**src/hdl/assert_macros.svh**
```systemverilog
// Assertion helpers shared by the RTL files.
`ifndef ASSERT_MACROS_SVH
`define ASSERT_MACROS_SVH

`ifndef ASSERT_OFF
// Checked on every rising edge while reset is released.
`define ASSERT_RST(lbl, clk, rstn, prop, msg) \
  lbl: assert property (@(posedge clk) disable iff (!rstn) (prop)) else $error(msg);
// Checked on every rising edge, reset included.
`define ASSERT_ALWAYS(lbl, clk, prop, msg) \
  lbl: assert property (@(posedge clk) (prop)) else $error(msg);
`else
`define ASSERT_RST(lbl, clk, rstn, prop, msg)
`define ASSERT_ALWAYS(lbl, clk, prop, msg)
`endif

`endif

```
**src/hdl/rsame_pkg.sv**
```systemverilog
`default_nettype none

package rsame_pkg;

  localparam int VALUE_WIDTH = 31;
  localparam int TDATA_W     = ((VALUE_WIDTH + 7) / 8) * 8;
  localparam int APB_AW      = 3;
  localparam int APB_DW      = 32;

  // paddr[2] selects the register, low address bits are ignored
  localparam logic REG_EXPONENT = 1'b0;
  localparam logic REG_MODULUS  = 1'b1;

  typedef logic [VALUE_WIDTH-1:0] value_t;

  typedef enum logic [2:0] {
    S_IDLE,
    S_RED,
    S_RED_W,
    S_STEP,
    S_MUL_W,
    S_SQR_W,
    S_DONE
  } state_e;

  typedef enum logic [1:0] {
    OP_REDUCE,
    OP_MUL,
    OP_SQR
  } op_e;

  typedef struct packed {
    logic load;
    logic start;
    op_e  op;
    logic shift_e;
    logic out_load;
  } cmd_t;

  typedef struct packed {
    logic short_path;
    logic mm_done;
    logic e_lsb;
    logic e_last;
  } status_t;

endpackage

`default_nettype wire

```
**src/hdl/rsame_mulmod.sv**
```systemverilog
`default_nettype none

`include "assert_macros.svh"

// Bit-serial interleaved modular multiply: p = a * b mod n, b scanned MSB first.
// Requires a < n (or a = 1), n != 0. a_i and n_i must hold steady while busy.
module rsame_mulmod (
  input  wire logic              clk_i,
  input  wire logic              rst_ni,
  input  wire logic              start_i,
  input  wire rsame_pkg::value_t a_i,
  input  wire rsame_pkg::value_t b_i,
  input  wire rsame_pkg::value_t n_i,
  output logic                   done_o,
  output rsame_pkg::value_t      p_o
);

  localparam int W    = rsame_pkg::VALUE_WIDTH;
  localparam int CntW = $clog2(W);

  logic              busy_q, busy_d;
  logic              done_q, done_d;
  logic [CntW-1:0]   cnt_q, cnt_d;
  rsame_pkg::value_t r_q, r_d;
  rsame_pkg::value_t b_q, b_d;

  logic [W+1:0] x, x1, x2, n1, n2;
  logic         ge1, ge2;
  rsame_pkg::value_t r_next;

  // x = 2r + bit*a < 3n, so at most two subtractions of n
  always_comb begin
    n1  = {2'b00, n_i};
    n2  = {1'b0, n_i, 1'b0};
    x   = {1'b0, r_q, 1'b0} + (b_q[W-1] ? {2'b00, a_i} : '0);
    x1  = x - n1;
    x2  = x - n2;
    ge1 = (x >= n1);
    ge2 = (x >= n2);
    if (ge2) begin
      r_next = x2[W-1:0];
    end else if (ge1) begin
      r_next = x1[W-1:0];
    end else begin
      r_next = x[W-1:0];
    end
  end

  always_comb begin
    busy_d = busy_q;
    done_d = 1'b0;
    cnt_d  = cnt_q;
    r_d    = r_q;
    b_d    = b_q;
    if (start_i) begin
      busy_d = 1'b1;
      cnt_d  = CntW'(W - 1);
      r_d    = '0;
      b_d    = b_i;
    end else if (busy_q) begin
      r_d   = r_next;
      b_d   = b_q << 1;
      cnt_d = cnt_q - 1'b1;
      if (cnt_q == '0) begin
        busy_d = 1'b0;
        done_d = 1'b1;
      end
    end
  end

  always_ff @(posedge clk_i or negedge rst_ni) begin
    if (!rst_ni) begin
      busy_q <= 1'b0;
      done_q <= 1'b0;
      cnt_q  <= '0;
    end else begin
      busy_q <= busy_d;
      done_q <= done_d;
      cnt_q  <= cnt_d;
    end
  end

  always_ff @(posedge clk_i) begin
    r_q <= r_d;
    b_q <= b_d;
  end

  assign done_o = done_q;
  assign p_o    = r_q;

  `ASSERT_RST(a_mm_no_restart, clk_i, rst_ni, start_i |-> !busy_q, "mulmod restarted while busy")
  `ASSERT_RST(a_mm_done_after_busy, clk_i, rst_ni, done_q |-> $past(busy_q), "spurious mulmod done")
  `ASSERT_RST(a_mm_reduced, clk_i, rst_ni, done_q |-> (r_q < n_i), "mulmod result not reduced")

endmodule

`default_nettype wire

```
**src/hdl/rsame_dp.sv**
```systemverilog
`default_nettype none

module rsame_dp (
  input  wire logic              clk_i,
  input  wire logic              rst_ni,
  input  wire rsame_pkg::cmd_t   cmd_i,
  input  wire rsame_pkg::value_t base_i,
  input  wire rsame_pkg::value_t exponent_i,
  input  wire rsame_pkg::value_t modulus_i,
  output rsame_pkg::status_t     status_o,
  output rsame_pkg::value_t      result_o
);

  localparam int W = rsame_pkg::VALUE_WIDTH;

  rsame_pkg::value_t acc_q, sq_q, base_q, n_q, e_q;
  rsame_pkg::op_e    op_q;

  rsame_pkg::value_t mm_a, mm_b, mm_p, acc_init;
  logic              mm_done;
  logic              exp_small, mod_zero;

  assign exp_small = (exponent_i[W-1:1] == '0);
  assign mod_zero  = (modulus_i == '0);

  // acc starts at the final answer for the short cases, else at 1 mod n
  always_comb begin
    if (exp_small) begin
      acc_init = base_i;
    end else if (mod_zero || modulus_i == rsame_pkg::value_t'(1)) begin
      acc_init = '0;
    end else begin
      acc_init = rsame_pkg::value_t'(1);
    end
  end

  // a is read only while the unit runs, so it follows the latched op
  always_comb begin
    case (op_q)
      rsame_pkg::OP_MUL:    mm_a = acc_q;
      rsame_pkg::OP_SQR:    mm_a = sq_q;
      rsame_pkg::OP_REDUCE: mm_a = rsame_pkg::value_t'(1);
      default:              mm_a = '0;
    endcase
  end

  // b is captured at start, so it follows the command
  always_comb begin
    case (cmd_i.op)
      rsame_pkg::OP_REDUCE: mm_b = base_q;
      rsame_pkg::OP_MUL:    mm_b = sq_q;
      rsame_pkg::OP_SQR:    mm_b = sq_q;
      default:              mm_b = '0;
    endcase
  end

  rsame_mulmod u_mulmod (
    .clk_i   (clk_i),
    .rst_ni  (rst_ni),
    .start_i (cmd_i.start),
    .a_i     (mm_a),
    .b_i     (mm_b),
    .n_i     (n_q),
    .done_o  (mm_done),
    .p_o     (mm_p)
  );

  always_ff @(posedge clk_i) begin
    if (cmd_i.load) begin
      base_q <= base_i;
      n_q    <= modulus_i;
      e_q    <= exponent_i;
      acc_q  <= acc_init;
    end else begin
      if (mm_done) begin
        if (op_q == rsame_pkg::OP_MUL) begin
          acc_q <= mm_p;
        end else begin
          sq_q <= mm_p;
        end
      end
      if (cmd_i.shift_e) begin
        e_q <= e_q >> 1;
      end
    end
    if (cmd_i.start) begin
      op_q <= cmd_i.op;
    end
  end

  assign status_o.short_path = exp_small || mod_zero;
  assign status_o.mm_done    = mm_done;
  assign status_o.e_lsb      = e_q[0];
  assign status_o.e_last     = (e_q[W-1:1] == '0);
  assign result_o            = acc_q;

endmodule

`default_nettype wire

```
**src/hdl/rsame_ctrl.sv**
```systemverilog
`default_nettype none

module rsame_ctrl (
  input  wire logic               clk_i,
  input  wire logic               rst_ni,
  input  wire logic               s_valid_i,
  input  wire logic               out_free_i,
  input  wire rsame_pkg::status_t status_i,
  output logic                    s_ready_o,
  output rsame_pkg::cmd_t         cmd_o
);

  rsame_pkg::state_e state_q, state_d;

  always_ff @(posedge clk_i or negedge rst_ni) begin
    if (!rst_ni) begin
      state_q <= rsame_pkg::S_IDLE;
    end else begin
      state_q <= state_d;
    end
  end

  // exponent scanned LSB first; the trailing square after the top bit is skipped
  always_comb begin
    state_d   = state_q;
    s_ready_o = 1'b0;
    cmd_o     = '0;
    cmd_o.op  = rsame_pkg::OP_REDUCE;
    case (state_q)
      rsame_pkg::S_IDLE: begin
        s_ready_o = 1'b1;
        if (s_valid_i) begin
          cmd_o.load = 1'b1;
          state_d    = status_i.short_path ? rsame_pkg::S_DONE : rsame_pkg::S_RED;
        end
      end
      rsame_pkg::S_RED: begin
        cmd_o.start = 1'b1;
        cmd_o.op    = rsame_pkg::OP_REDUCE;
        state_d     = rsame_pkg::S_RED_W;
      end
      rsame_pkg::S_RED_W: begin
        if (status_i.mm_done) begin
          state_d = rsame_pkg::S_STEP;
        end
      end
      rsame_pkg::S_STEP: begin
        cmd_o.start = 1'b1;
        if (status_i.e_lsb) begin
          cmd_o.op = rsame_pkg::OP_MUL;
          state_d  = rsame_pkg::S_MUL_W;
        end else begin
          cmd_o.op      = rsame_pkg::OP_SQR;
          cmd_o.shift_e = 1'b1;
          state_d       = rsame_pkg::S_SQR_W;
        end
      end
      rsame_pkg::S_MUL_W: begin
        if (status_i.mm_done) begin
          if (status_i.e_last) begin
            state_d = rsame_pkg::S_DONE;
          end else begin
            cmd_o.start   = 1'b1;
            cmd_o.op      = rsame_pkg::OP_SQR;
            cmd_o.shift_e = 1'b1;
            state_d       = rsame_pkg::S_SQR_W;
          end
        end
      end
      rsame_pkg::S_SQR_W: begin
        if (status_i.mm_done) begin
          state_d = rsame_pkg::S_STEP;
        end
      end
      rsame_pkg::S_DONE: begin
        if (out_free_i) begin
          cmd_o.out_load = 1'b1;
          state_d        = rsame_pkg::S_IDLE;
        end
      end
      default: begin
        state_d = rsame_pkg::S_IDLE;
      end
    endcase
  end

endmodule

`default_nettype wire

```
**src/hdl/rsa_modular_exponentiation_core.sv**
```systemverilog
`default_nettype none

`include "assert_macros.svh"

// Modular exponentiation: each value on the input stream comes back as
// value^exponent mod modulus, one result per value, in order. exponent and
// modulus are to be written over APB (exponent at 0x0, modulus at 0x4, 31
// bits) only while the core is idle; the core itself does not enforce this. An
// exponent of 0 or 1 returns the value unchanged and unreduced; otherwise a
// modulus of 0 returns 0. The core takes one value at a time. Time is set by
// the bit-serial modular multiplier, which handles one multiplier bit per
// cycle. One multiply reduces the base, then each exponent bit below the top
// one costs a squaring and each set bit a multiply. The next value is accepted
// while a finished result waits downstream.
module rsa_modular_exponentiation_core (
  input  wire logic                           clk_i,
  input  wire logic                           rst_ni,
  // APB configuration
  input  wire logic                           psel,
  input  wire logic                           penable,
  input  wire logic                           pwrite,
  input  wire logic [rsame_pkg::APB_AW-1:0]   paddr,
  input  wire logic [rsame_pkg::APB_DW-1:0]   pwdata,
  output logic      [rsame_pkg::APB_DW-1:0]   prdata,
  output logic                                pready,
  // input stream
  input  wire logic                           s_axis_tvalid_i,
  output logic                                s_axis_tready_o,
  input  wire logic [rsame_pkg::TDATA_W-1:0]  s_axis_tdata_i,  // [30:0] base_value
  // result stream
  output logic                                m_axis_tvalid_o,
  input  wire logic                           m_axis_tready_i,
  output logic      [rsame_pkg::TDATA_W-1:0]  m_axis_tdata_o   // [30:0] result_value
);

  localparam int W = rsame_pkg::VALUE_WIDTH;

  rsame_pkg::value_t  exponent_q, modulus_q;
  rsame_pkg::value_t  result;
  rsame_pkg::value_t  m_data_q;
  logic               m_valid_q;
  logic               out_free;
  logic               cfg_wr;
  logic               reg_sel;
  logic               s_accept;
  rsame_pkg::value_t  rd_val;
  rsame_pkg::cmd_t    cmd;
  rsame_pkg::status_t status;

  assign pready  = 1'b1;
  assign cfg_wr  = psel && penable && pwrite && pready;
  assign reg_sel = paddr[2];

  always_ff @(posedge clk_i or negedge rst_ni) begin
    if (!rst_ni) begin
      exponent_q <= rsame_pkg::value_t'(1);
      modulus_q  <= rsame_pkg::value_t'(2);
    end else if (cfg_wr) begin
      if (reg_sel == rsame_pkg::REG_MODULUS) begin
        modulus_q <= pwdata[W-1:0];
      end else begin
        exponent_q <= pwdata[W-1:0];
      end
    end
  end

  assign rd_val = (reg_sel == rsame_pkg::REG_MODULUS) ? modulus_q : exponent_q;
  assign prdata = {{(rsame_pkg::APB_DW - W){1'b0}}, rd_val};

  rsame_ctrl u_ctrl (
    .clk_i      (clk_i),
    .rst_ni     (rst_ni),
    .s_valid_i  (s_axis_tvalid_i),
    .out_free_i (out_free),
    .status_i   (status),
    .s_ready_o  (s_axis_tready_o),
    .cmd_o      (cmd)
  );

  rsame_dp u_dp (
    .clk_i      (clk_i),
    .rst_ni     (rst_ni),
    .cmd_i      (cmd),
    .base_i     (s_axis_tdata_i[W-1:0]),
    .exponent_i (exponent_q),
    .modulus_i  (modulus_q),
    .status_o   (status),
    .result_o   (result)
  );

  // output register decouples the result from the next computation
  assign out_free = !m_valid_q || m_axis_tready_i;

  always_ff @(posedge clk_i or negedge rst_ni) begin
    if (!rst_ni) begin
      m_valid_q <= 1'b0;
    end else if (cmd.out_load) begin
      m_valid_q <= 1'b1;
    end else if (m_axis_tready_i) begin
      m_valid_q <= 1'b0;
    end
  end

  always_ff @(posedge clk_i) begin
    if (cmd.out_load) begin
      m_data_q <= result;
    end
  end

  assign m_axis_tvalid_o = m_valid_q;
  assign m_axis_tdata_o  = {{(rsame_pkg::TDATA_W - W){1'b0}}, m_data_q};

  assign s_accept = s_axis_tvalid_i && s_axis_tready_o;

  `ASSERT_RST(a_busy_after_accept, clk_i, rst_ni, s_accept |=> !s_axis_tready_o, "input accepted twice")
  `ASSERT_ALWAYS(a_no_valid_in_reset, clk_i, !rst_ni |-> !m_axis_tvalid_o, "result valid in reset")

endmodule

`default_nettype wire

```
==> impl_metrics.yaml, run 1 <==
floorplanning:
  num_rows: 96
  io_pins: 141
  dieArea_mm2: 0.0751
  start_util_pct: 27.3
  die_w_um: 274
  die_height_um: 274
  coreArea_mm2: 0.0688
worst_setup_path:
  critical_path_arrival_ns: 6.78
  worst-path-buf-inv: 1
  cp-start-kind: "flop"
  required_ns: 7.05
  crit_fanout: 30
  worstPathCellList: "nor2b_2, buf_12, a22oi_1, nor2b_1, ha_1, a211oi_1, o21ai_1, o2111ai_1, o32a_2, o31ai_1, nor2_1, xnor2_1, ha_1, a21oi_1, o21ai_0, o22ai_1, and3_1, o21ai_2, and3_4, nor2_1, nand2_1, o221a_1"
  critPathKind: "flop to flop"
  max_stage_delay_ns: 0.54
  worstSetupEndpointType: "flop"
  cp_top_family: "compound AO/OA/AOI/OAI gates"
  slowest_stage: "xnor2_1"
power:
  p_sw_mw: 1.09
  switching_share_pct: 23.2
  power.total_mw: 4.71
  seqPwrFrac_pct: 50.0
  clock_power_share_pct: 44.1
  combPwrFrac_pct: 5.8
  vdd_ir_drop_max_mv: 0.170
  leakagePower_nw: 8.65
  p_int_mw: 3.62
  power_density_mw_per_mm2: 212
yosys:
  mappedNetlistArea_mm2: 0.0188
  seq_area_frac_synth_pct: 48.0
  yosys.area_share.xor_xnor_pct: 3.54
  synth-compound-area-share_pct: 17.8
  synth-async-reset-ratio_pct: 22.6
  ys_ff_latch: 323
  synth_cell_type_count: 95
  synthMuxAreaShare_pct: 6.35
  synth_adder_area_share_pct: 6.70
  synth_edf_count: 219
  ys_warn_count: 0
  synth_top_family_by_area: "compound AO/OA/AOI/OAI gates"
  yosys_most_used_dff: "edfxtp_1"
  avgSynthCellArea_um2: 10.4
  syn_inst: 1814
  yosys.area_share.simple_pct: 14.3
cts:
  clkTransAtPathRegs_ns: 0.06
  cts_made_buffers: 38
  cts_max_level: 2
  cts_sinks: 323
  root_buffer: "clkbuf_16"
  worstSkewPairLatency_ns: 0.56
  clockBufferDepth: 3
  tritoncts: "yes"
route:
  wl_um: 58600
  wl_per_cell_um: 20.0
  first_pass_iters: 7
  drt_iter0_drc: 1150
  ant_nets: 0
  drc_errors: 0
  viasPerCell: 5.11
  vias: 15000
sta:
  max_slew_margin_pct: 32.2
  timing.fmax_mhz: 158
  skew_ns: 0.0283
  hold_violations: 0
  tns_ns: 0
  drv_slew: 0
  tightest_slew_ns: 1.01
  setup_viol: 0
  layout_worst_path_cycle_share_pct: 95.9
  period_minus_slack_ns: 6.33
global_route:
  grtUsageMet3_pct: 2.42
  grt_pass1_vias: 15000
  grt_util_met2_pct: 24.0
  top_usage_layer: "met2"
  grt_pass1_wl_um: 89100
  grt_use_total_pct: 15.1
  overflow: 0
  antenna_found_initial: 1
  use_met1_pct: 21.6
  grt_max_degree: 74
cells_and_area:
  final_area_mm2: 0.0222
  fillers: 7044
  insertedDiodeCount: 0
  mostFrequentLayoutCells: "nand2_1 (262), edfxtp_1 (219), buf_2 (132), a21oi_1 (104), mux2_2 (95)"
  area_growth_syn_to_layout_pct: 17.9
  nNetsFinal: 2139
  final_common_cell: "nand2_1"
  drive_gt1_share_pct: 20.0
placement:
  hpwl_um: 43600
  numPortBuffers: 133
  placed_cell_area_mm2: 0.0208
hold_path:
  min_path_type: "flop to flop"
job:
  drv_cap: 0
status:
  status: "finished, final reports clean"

● ● ● ● ●

● Goal of the exercise: Find and copy each line of the material that holds the word "every".

● Solution to this exercise:
// Checked on every rising edge while reset is released.
// Checked on every rising edge, reset included.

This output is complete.